[Stored data]

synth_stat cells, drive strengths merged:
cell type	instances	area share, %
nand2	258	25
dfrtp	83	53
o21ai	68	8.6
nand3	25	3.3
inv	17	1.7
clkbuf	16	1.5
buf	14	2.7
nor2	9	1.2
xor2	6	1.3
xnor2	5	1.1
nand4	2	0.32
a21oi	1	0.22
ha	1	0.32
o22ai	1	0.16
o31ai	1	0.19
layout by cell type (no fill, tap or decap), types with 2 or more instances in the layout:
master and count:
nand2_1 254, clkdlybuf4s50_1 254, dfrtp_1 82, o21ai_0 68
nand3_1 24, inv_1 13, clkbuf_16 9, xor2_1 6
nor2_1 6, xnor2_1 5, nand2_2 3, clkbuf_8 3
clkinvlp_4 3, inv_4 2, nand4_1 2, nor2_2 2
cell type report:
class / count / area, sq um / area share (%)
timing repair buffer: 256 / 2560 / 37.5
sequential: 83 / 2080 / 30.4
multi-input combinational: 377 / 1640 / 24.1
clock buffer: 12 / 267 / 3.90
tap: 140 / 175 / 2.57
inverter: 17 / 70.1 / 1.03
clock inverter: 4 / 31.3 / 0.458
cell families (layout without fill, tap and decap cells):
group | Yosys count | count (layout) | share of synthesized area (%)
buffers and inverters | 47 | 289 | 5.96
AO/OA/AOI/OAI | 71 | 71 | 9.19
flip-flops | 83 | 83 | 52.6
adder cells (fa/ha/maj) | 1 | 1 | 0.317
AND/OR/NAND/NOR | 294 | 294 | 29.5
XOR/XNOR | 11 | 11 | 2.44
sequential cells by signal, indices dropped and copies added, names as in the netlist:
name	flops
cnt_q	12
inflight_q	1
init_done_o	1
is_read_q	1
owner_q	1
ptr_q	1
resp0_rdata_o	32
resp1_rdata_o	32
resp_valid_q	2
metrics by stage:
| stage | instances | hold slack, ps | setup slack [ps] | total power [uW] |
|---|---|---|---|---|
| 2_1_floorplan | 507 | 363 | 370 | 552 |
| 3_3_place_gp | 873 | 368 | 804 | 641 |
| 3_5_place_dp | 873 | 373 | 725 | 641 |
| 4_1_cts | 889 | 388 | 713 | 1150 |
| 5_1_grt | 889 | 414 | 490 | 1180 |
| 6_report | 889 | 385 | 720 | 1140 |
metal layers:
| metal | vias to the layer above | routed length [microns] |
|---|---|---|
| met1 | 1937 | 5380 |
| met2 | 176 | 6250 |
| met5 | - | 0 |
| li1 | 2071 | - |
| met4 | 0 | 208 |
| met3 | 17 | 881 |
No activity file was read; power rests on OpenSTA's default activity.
### config.mk
export PLATFORM = sky130hd
export DESIGN_NAME = serial_add_sched
export DESIGN_NICKNAME = d
export VERILOG_FILES = /design/src/rtl/serial_add_pkg.sv /design/src/rtl/serial_add_bit.sv /design/src/rtl/serial_add_sched.sv
export SDC_FILE = /design/constraint.sdc
export NUM_CORES = 1
export LEC_CHECK = 0
export BUFFER_PORTS_ARGS = -buffer_cell sky130_fd_sc_hd__buf_2
export CAP_MARGIN = 15
export CORE_MARGIN = 5
export CORE_UTILIZATION = 35
export DETAILED_ROUTE_END_ITERATION = 6
export HOLD_SLACK_MARGIN = 0.12
export SYNTH_ARGS = -nofsm -noshare
export SYNTH_HDL_FRONTEND = slang
export SYNTH_SLANG_ARGS = --single-unit
### constraint.sdc
create_clock -name clk -period 1.8 [get_ports clk]
set_input_delay 0.36 -clock clk [delete_from_list [all_inputs] [get_ports clk]]
set_output_delay 0.36 -clock clk [all_outputs]
set_load 0.005 [all_outputs]
==> src/rtl/layer_index_sequencer_if.sv <==
// Handshake/index bundle between the layer index sequencer and its MAC
// datapath. The sequencer drives the index stream; the consumer drives
// start and idx_ready.
`timescale 1ns/1ps
interface layer_index_sequencer_if #(
   parameter int CW = 5
) ();
   logic          start;
   logic          idx_ready;
   logic          idx_valid;
   logic [CW-1:0] in_idx;
   logic [CW-1:0] out_idx;
   logic          first;
   logic          last;
   logic          busy;
   logic          done;

   // sequencer side
   modport master (
      input  start, idx_ready,
      output idx_valid, in_idx, out_idx, first, last, busy, done
   );

   // consumer side (controller + MAC datapath)
   modport slave (
      output start, idx_ready,
      input  idx_valid, in_idx, out_idx, first, last, busy, done
   );
endinterface

==> src/rtl/layer_index_sequencer.sv <==
// Walks every (output neuron, input element) pair of one autoencoder layer
// under a valid/ready handshake. Every output is a flop, so out_idx is
// glitch-free for the downstream neuron-index register. first/last are
// computed from the next-state counters and registered, which gives the
// same cycle behaviour as decoding the current counters while keeping the
// outputs free of combinational paths.
`timescale 1ns/1ps
module layer_index_sequencer #(
   parameter int N_IN  = 16,
   parameter int N_OUT = 8,
   parameter int CW    = 5
) (
   input  logic                         clk,
   input  logic                         rst,
   layer_index_sequencer_if.master      bus
);

   typedef enum logic [1:0] {
      S_IDLE = 2'd0,
      S_RUN  = 2'd1,
      S_DONE = 2'd2
   } state_t;

   // Terminal values: counters stop at N-1 and never reach N.
   localparam logic [CW-1:0] IN_LAST  = CW'(N_IN - 1);
   localparam logic [CW-1:0] OUT_LAST = CW'(N_OUT - 1);
   localparam logic [CW-1:0] CNT_ZERO = {CW{1'b0}};
   localparam logic [CW-1:0] CNT_ONE  = CW'(1);

   state_t        state_q,  state_d;
   logic [CW-1:0] in_cnt_q, in_cnt_d;
   logic [CW-1:0] out_cnt_q, out_cnt_d;
   logic          valid_q,  valid_d;
   logic          first_q,  first_d;
   logic          last_q,   last_d;
   logic          busy_q,   busy_d;
   logic          done_q,   done_d;
   logic          handshake_s;

   assign handshake_s = valid_q & bus.idx_ready;

   // Next-state, counter advance and next-output decode.
   always_comb begin
      state_d   = state_q;
      in_cnt_d  = in_cnt_q;
      out_cnt_d = out_cnt_q;
      done_d    = 1'b0;
      case (state_q)
         S_IDLE: begin
            in_cnt_d  = CNT_ZERO;
            out_cnt_d = CNT_ZERO;
            if (bus.start) begin
               state_d = S_RUN;
            end else begin
               state_d = S_IDLE;
            end
         end
         S_RUN: begin
            if (handshake_s) begin
               if (in_cnt_q < IN_LAST) begin
                  in_cnt_d = in_cnt_q + CNT_ONE;
               end else if (out_cnt_q < OUT_LAST) begin
                  in_cnt_d  = CNT_ZERO;
                  out_cnt_d = out_cnt_q + CNT_ONE;
               end else begin
                  // final term of the final neuron: layer complete
                  in_cnt_d  = CNT_ZERO;
                  out_cnt_d = CNT_ZERO;
                  state_d   = S_DONE;
                  done_d    = 1'b1;
               end
            end else begin
               // stalled: everything holds
               state_d = S_RUN;
            end
         end
         S_DONE: begin
            // start is deliberately not looked at here
            in_cnt_d  = CNT_ZERO;
            out_cnt_d = CNT_ZERO;
            state_d   = S_IDLE;
         end
         default: begin
            in_cnt_d  = CNT_ZERO;
            out_cnt_d = CNT_ZERO;
            state_d   = S_IDLE;
         end
      endcase

      valid_d = (state_d == S_RUN);
      busy_d  = (state_d == S_RUN) || (state_d == S_DONE);
      first_d = valid_d && (in_cnt_d == CNT_ZERO);
      last_d  = valid_d && (in_cnt_d == IN_LAST);
   end

   // State, counter and output registers; reset clears them at once.
   always_ff @(posedge clk or posedge rst) begin
      if (rst) begin
         state_q   <= S_IDLE;
         in_cnt_q  <= CNT_ZERO;
         out_cnt_q <= CNT_ZERO;
         valid_q   <= 1'b0;
         first_q   <= 1'b0;
         last_q    <= 1'b0;
         busy_q    <= 1'b0;
         done_q    <= 1'b0;
      end else begin
         state_q   <= state_d;
         in_cnt_q  <= in_cnt_d;
         out_cnt_q <= out_cnt_d;
         valid_q   <= valid_d;
         first_q   <= first_d;
         last_q    <= last_d;
         busy_q    <= busy_d;
         done_q    <= done_d;
      end
   end

   assign bus.idx_valid = valid_q;
   assign bus.in_idx    = in_cnt_q;
   assign bus.out_idx   = out_cnt_q;
   assign bus.first     = first_q;
   assign bus.last      = last_q;
   assign bus.busy      = busy_q;
   assign bus.done      = done_q;

endmodule
==> src/flat_wrapper.sv <==
// flat-port wrapper written by rule: the top's interface ports become plain ports
module layer_index_sequencer_flat 
#(
   parameter int N_IN  = 16,
   parameter int N_OUT = 8,
   parameter int CW    = 5
)
  (clk, rst, bus_start, bus_idx_ready, bus_idx_valid, bus_in_idx, bus_out_idx, bus_first, bus_last, bus_busy, bus_done);
  layer_index_sequencer_if #(.CW(CW)) bus_i ();
  input  logic clk;
  input  logic rst;
  input wire logic [$bits(bus_i.start)-1:0] bus_start;
  input wire logic [$bits(bus_i.idx_ready)-1:0] bus_idx_ready;
  output wire logic [$bits(bus_i.idx_valid)-1:0] bus_idx_valid;
  output wire logic [$bits(bus_i.in_idx)-1:0] bus_in_idx;
  output wire logic [$bits(bus_i.out_idx)-1:0] bus_out_idx;
  output wire logic [$bits(bus_i.first)-1:0] bus_first;
  output wire logic [$bits(bus_i.last)-1:0] bus_last;
  output wire logic [$bits(bus_i.busy)-1:0] bus_busy;
  output wire logic [$bits(bus_i.done)-1:0] bus_done;
  assign bus_i.start = bus_start;
  assign bus_i.idx_ready = bus_idx_ready;
  assign bus_idx_valid = bus_i.idx_valid;
  assign bus_in_idx = bus_i.in_idx;
  assign bus_out_idx = bus_i.out_idx;
  assign bus_first = bus_i.first;
  assign bus_last = bus_i.last;
  assign bus_busy = bus_i.busy;
  assign bus_done = bus_i.done;
  layer_index_sequencer #(.N_IN(N_IN), .N_OUT(N_OUT), .CW(CW)) u_core (.clk(clk), .rst(rst), .bus(bus_i));
endmodule
==> config.mk <==
export PLATFORM = sky130hd
export DESIGN_NAME = layer_index_sequencer_flat
export DESIGN_NICKNAME = d
export VERILOG_FILES = /design/src/rtl/layer_index_sequencer_if.sv /design/src/rtl/layer_index_sequencer.sv /design/src/flat_wrapper.sv
export SDC_FILE = /design/constraint.sdc
export NUM_CORES = 1
export LEC_CHECK = 0
export BUFFER_PORTS_ARGS = -buffer_cell sky130_fd_sc_hd__buf_2
export CORE_UTILIZATION = 51
export DETAILED_ROUTE_END_ITERATION = 16
export PLACE_DENSITY = 0.86
export SLEW_MARGIN = 20
export SYNTH_ARGS = -nofsm -noshare
export SYNTH_HDL_FRONTEND = slang
export SYNTH_SLANG_ARGS = --single-unit
export TNS_END_PERCENT = 5
==> constraint.sdc <==
create_clock -name clk -period 1.8 [get_ports clk]
set_input_delay 0.54 -clock clk [delete_from_list [all_inputs] [get_ports clk]]
set_output_delay 0.54 -clock clk [all_outputs]
set_load 0.01 [all_outputs]
==> results.toml <==
[power_and_ir_drop]
power.leakage_uw = 0.000504
totalPowerFinal_uw = 1460
vdd_ir_drop_max_mv = 0.658
power_per_cell_area_nw_per_um2 = 1410

[detailed_routing]
routed_wirelength_microns = 1790
postRouteAntennaNets = 0
post_drt_wl_per_cell_microns = 14.9
avgViaCountPerCell = 5.93
drcViolationCount = 0
via_count = 712
first_iter_violations = 19
firstDrtPassIters = 4

[place]
placed_cells_incl_taps = 115
place_worst_setup_slack_ps = 51.5
dpl.hpwl_microns = 1330
buffer_ports.inserted = 18
place_congestion = 0.843

[worst_setup_path]
worstPathArrival_ps = 1970
crit_fanout = 4
path_cells = "a311o_1 > a311oi_2 > ha_4 > nand3_1 > o2bb2ai_2"
timing.critical_path.slowest_cell_delay_ps = 430
critical_path_cell_count = 5
crit_path_end_kind = "flip-flop"
cp_slowest_cell = "dfrtp_1"
path_class = "reg2reg"
ff2ff_path_depth = 5
crit_path_start_kind = "flip-flop"
dominant_delay_contributor_by_cell_family_on_the_critical_path = "compound AO/OA/AOI/OAI gates"
path_buf_inv = 0
required_ps = 2020
reg2reg_setup_slack_ps = 50

[global_route]
grt.total_usage = 0.215
grt_start_max_net_pins = 18
leftover_overflow_at_the_end_of_global_routing = 0
number_of_antenna_violations_at_the_first_check_in_global_routing = 0
grt_pass1_wl_microns = 2950
vias_in_the_first_global_route = 676

[finish]
instances_no_fill = 120
diodes = 0
proportion_of_layout_cells_with_a_drive_suffix_above_1 = 0.356
postLayoutCoreUtil = 0.677
finalNetCount = 112
syn2layout_area_growth_pct = 22.1

[synth]
synth_edf_count = 0
synth.yosys.seq_area_share = 0.504
yosysTopAreaCell = "dfrtp_1"
synth_ff_type = "dfrtp_1"
postSynthRegisterBits = 17
avgSynthCellArea_sq_um = 10.8
yosys.area_share.xor_xnor = 0.0207
synth_simple_gate_area_frac = 0.246
post_synthesis_instance_area_sq_um = 845
yosysWarningCount = 0
portion_of_netlist_area_occupied_by_mux_cells = 0.0119
biggest_area_contributors_in_the_synthesized_netlist = "dfrtp_1, ha_1, nor2_1"
synth_compound_gate_area_share = 0.123
netlist-cell-type-count = 34
syn-instance-count = 78
synthAdderAreaFrac = 0.0444
synth.top_cell.area_share = 0.504
syn_nets = 85
synth_async_sr_flop_share = 1.00
synth_top_family_by_area = "simple AND/OR/NAND/NOR gates"

[clocking]
clk_pin_slew_ps = 90
cts.htree.levels = 1
insertion_delay_ps = 290
cts_max_path_buffers = 2
clock_tree_from_tritoncts = "built"
cts_inserted_buffers = 3
clk_root_buffer_cell = "clkbuf_4"
cts_hold_repair.buffers = 0
tritoncts_num_sinks = 17

[sta]
fmaxAchievable_mhz = 572
slew-limit-headroom = 0.587
layout_worst_path_cycle_share = 0.972
layout_setup_ws_ps = 51.0
worst-slew-pin-transition_ps = 619
finClkSkew_ps = 6.69
report.final.setup_viol = 0
timing.final.crit_period_ps = 1750
finalHoldViolations = 0
drv_slew = 0

[die]
chipHeight_microns = 42.7
design.portCount = 19
coreArea_sq_um = 1520
placementRows = 14
initial_utilization = 0.554
floorplan.die_area_sq_um = 1820
die_width_microns = 42.7

[run_status]
outcome = "finished, final reports clean"

[hold_path]
min-delay-path-class = "in2async"

[job]
max_cap_violations = 0
## cell usage in the layout, fill, tap and decap left out, types with 2 or more instances in the layout
master and count:
buf_2 18, dfrtp_1 17, nor2_1 8, buf_4 7, inv_1 4, nand2_1 4
a21oi_1 4, and3_1 4, nor3_1 3, clkbuf_4 3, nand2b_1 2, nor4_1 2
nand3b_1 2, nand3_1 2, ha_1 2
## timing repair
item                       4_1_cts  5_1_grt
buffers inserted                 0        1
setup endpoints to repair        0        2
gates resized for setup          0        4
## power breakdown
group	switching [uW]	internal (uW)	total, uW	leakage, uW
sequential	101	474	574	0.000210
clock	110	86.3	196	0.0000150
combinational	376	311	687	0.000279
total	587	870	1460	0.000504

▸ **What is being asked**
Say the number of lines in the records above that include the string "stage", and no more.

▸ **Answer to the exercise**
2